═══ MATERIAL PROVIDED

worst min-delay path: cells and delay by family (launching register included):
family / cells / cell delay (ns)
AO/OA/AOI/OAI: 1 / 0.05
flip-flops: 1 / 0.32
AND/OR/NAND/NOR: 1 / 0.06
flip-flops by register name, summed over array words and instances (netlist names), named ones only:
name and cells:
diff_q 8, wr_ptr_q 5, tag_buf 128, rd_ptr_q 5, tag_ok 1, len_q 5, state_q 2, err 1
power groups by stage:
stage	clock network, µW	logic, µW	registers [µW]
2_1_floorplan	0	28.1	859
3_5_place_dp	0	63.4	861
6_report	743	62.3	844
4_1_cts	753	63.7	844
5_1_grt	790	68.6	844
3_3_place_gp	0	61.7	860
--- src/rtl/change_dispenser_ctrl.sv ---
// Coin-return sequencer: pays a change amount greedily in 10/5/1 coins taken
// from a tracked inventory, one coin per ejector handshake, with saturating refills.
module change_dispenser_ctrl #(
    parameter int unsigned W       = 32,
    parameter int unsigned CNT_W   = 8,
    parameter int unsigned INIT_10 = 20,
    parameter int unsigned INIT_5  = 20,
    parameter int unsigned INIT_1  = 20
) (
    input  logic             clk,
    input  logic             reset,
    input  logic             req_valid,
    input  logic [W-1:0]     req_amount,
    output logic             req_ready,
    output logic             coin_valid,
    output logic [3:0]       coin_value,
    input  logic             coin_ack,
    input  logic             refill_valid,
    input  logic [1:0]       refill_sel,
    input  logic [CNT_W-1:0] refill_count,
    output logic [CNT_W-1:0] inv_10,
    output logic [CNT_W-1:0] inv_5,
    output logic [CNT_W-1:0] inv_1,
    output logic [W-1:0]     remaining,
    output logic             done,
    output logic             short,
    output logic [2:0]       state_dbg
);

    // Handshakes: a transfer happens on a rising edge where valid and ready are
    // both high; the source holds valid and payload stable until then. Requests
    // use req_valid/req_ready; coins use coin_valid with coin_ack as the ready.

    typedef enum logic [2:0] {
        S_IDLE   = 3'd0,
        S_SELECT = 3'd1,
        S_OFFER  = 3'd2,
        S_DONE   = 3'd3,
        S_SHORT  = 3'd4
    } state_t;

    state_t           state, state_n;
    logic [W-1:0]     rem, rem_n;
    logic             settle, settle_n;
    logic             req_ready_n;
    logic             coin_valid_n;
    logic [3:0]       coin_value_n;
    logic             done_n;
    logic             short_n;
    logic             ack_fire;
    logic             take_10, take_5, take_1;
    logic             add_10, add_5, add_1;
    logic [CNT_W-1:0] inv_10_n, inv_5_n, inv_1_n;

    // Net inventory change for one denomination; the sum can exceed the
    // counter range, so it is formed one bit wider and clamped to all-ones.
    function automatic logic [CNT_W-1:0] inv_update(
        input logic [CNT_W-1:0] cur,
        input logic             take,
        input logic             add,
        input logic [CNT_W-1:0] cnt
    );
        logic [CNT_W:0] sum;
        sum = {1'b0, cur} - {{CNT_W{1'b0}}, take}
            + (add ? {1'b0, cnt} : {(CNT_W+1){1'b0}});
        return sum[CNT_W] ? {CNT_W{1'b1}} : sum[CNT_W-1:0];
    endfunction

    assign ack_fire = (state == S_OFFER) && coin_valid && coin_ack;
    assign take_10  = ack_fire && (coin_value == 4'd10);
    assign take_5   = ack_fire && (coin_value == 4'd5);
    assign take_1   = ack_fire && (coin_value == 4'd1);

    assign add_10   = refill_valid && (refill_sel == 2'b11);
    assign add_5    = refill_valid && (refill_sel == 2'b10);
    assign add_1    = refill_valid && (refill_sel == 2'b01);

    assign inv_10_n = inv_update(inv_10, take_10, add_10, refill_count);
    assign inv_5_n  = inv_update(inv_5,  take_5,  add_5,  refill_count);
    assign inv_1_n  = inv_update(inv_1,  take_1,  add_1,  refill_count);

    always_comb begin
        state_n      = state;
        rem_n        = rem;
        settle_n     = settle;
        coin_valid_n = coin_valid;
        coin_value_n = coin_value;
        done_n       = 1'b0;
        short_n      = 1'b0;

        case (state)
            S_IDLE: begin
                if (req_valid && req_ready) begin
                    rem_n    = req_amount;
                    settle_n = 1'b1;
                    state_n  = S_SELECT;
                end
            end
            S_SELECT: begin
                // The first SELECT after a request only settles, giving the
                // vending FSM a fixed two-edge request-to-first-output latency.
                if (settle) begin
                    settle_n = 1'b0;
                end else if (rem == '0) begin
                    done_n  = 1'b1;
                    state_n = S_DONE;
                end else if (rem >= W'(10) && inv_10 != '0) begin
                    coin_valid_n = 1'b1;
                    coin_value_n = 4'd10;
                    state_n      = S_OFFER;
                end else if (rem >= W'(5) && inv_5 != '0) begin
                    coin_valid_n = 1'b1;
                    coin_value_n = 4'd5;
                    state_n      = S_OFFER;
                end else if (inv_1 != '0) begin
                    coin_valid_n = 1'b1;
                    coin_value_n = 4'd1;
                    state_n      = S_OFFER;
                end else begin
                    short_n = 1'b1;
                    state_n = S_SHORT;
                end
            end
            S_OFFER: begin
                if (ack_fire) begin
                    rem_n        = rem - W'(coin_value);
                    coin_valid_n = 1'b0;
                    coin_value_n = 4'd0;
                    state_n      = S_SELECT;
                end
            end
            S_DONE:  state_n = S_IDLE;
            S_SHORT: state_n = S_IDLE;
            default: state_n = S_IDLE;
        endcase

        req_ready_n = (state_n == S_IDLE);
    end

    always_ff @(posedge clk) begin
        if (!reset) begin
            state      <= S_IDLE;
            rem        <= '0;
            settle     <= 1'b0;
            req_ready  <= 1'b1;
            coin_valid <= 1'b0;
            coin_value <= 4'd0;
            done       <= 1'b0;
            short      <= 1'b0;
            inv_10     <= CNT_W'(INIT_10);
            inv_5      <= CNT_W'(INIT_5);
            inv_1      <= CNT_W'(INIT_1);
        end else begin
            state      <= state_n;
            rem        <= rem_n;
            settle     <= settle_n;
            req_ready  <= req_ready_n;
            coin_valid <= coin_valid_n;
            coin_value <= coin_value_n;
            done       <= done_n;
            short      <= short_n;
            inv_10     <= inv_10_n;
            inv_5      <= inv_5_n;
            inv_1      <= inv_1_n;
        end
    end

    assign remaining = rem;
    assign state_dbg = state;

endmodule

══════

Every record must be transcribed exactly, with no line skipped.

worst min-delay path: cells and delay by family (launching register included):
family / cells / cell delay (ns)
AO/OA/AOI/OAI: 1 / 0.05
flip-flops: 1 / 0.32
AND/OR/NAND/NOR: 1 / 0.06
flip-flops by register name, summed over array words and instances (netlist names), named ones only:
name and cells:
diff_q 8, wr_ptr_q 5, tag_buf 128, rd_ptr_q 5, tag_ok 1, len_q 5, state_q 2, err 1
power groups by stage:
stage	clock network, µW	logic, µW	registers [µW]
2_1_floorplan	0	28.1	859
3_5_place_dp	0	63.4	861
6_report	743	62.3	844
4_1_cts	753	63.7	844
5_1_grt	790	68.6	844
3_3_place_gp	0	61.7	860
--- src/rtl/change_dispenser_ctrl.sv ---
// Coin-return sequencer: pays a change amount greedily in 10/5/1 coins taken
// from a tracked inventory, one coin per ejector handshake, with saturating refills.
module change_dispenser_ctrl #(
    parameter int unsigned W       = 32,
    parameter int unsigned CNT_W   = 8,
    parameter int unsigned INIT_10 = 20,
    parameter int unsigned INIT_5  = 20,
    parameter int unsigned INIT_1  = 20
) (
    input  logic             clk,
    input  logic             reset,
    input  logic             req_valid,
    input  logic [W-1:0]     req_amount,
    output logic             req_ready,
    output logic             coin_valid,
    output logic [3:0]       coin_value,
    input  logic             coin_ack,
    input  logic             refill_valid,
    input  logic [1:0]       refill_sel,
    input  logic [CNT_W-1:0] refill_count,
    output logic [CNT_W-1:0] inv_10,
    output logic [CNT_W-1:0] inv_5,
    output logic [CNT_W-1:0] inv_1,
    output logic [W-1:0]     remaining,
    output logic             done,
    output logic             short,
    output logic [2:0]       state_dbg
);

    // Handshakes: a transfer happens on a rising edge where valid and ready are
    // both high; the source holds valid and payload stable until then. Requests
    // use req_valid/req_ready; coins use coin_valid with coin_ack as the ready.

    typedef enum logic [2:0] {
        S_IDLE   = 3'd0,
        S_SELECT = 3'd1,
        S_OFFER  = 3'd2,
        S_DONE   = 3'd3,
        S_SHORT  = 3'd4
    } state_t;

    state_t           state, state_n;
    logic [W-1:0]     rem, rem_n;
    logic             settle, settle_n;
    logic             req_ready_n;
    logic             coin_valid_n;
    logic [3:0]       coin_value_n;
    logic             done_n;
    logic             short_n;
    logic             ack_fire;
    logic             take_10, take_5, take_1;
    logic             add_10, add_5, add_1;
    logic [CNT_W-1:0] inv_10_n, inv_5_n, inv_1_n;

    // Net inventory change for one denomination; the sum can exceed the
    // counter range, so it is formed one bit wider and clamped to all-ones.
    function automatic logic [CNT_W-1:0] inv_update(
        input logic [CNT_W-1:0] cur,
        input logic             take,
        input logic             add,
        input logic [CNT_W-1:0] cnt
    );
        logic [CNT_W:0] sum;
        sum = {1'b0, cur} - {{CNT_W{1'b0}}, take}
            + (add ? {1'b0, cnt} : {(CNT_W+1){1'b0}});
        return sum[CNT_W] ? {CNT_W{1'b1}} : sum[CNT_W-1:0];
    endfunction

    assign ack_fire = (state == S_OFFER) && coin_valid && coin_ack;
    assign take_10  = ack_fire && (coin_value == 4'd10);
    assign take_5   = ack_fire && (coin_value == 4'd5);
    assign take_1   = ack_fire && (coin_value == 4'd1);

    assign add_10   = refill_valid && (refill_sel == 2'b11);
    assign add_5    = refill_valid && (refill_sel == 2'b10);
    assign add_1    = refill_valid && (refill_sel == 2'b01);

    assign inv_10_n = inv_update(inv_10, take_10, add_10, refill_count);
    assign inv_5_n  = inv_update(inv_5,  take_5,  add_5,  refill_count);
    assign inv_1_n  = inv_update(inv_1,  take_1,  add_1,  refill_count);

    always_comb begin
        state_n      = state;
        rem_n        = rem;
        settle_n     = settle;
        coin_valid_n = coin_valid;
        coin_value_n = coin_value;
        done_n       = 1'b0;
        short_n      = 1'b0;

        case (state)
            S_IDLE: begin
                if (req_valid && req_ready) begin
                    rem_n    = req_amount;
                    settle_n = 1'b1;
                    state_n  = S_SELECT;
                end
            end
            S_SELECT: begin
                // The first SELECT after a request only settles, giving the
                // vending FSM a fixed two-edge request-to-first-output latency.
                if (settle) begin
                    settle_n = 1'b0;
                end else if (rem == '0) begin
                    done_n  = 1'b1;
                    state_n = S_DONE;
                end else if (rem >= W'(10) && inv_10 != '0) begin
                    coin_valid_n = 1'b1;
                    coin_value_n = 4'd10;
                    state_n      = S_OFFER;
                end else if (rem >= W'(5) && inv_5 != '0) begin
                    coin_valid_n = 1'b1;
                    coin_value_n = 4'd5;
                    state_n      = S_OFFER;
                end else if (inv_1 != '0) begin
                    coin_valid_n = 1'b1;
                    coin_value_n = 4'd1;
                    state_n      = S_OFFER;
                end else begin
                    short_n = 1'b1;
                    state_n = S_SHORT;
                end
            end
            S_OFFER: begin
                if (ack_fire) begin
                    rem_n        = rem - W'(coin_value);
                    coin_valid_n = 1'b0;
                    coin_value_n = 4'd0;
                    state_n      = S_SELECT;
                end
            end
            S_DONE:  state_n = S_IDLE;
            S_SHORT: state_n = S_IDLE;
            default: state_n = S_IDLE;
        endcase

        req_ready_n = (state_n == S_IDLE);
    end

    always_ff @(posedge clk) begin
        if (!reset) begin
            state      <= S_IDLE;
            rem        <= '0;
            settle     <= 1'b0;
            req_ready  <= 1'b1;
            coin_valid <= 1'b0;
            coin_value <= 4'd0;
            done       <= 1'b0;
            short      <= 1'b0;
            inv_10     <= CNT_W'(INIT_10);
            inv_5      <= CNT_W'(INIT_5);
            inv_1      <= CNT_W'(INIT_1);
        end else begin
            state      <= state_n;
            rem        <= rem_n;
            settle     <= settle_n;
            req_ready  <= req_ready_n;
            coin_valid <= coin_valid_n;
            coin_value <= coin_value_n;
            done       <= done_n;
            short      <= short_n;
            inv_10     <= inv_10_n;
            inv_5      <= inv_5_n;
            inv_1      <= inv_1_n;
        end
    end

    assign remaining = rem;
    assign state_dbg = state;

endmodule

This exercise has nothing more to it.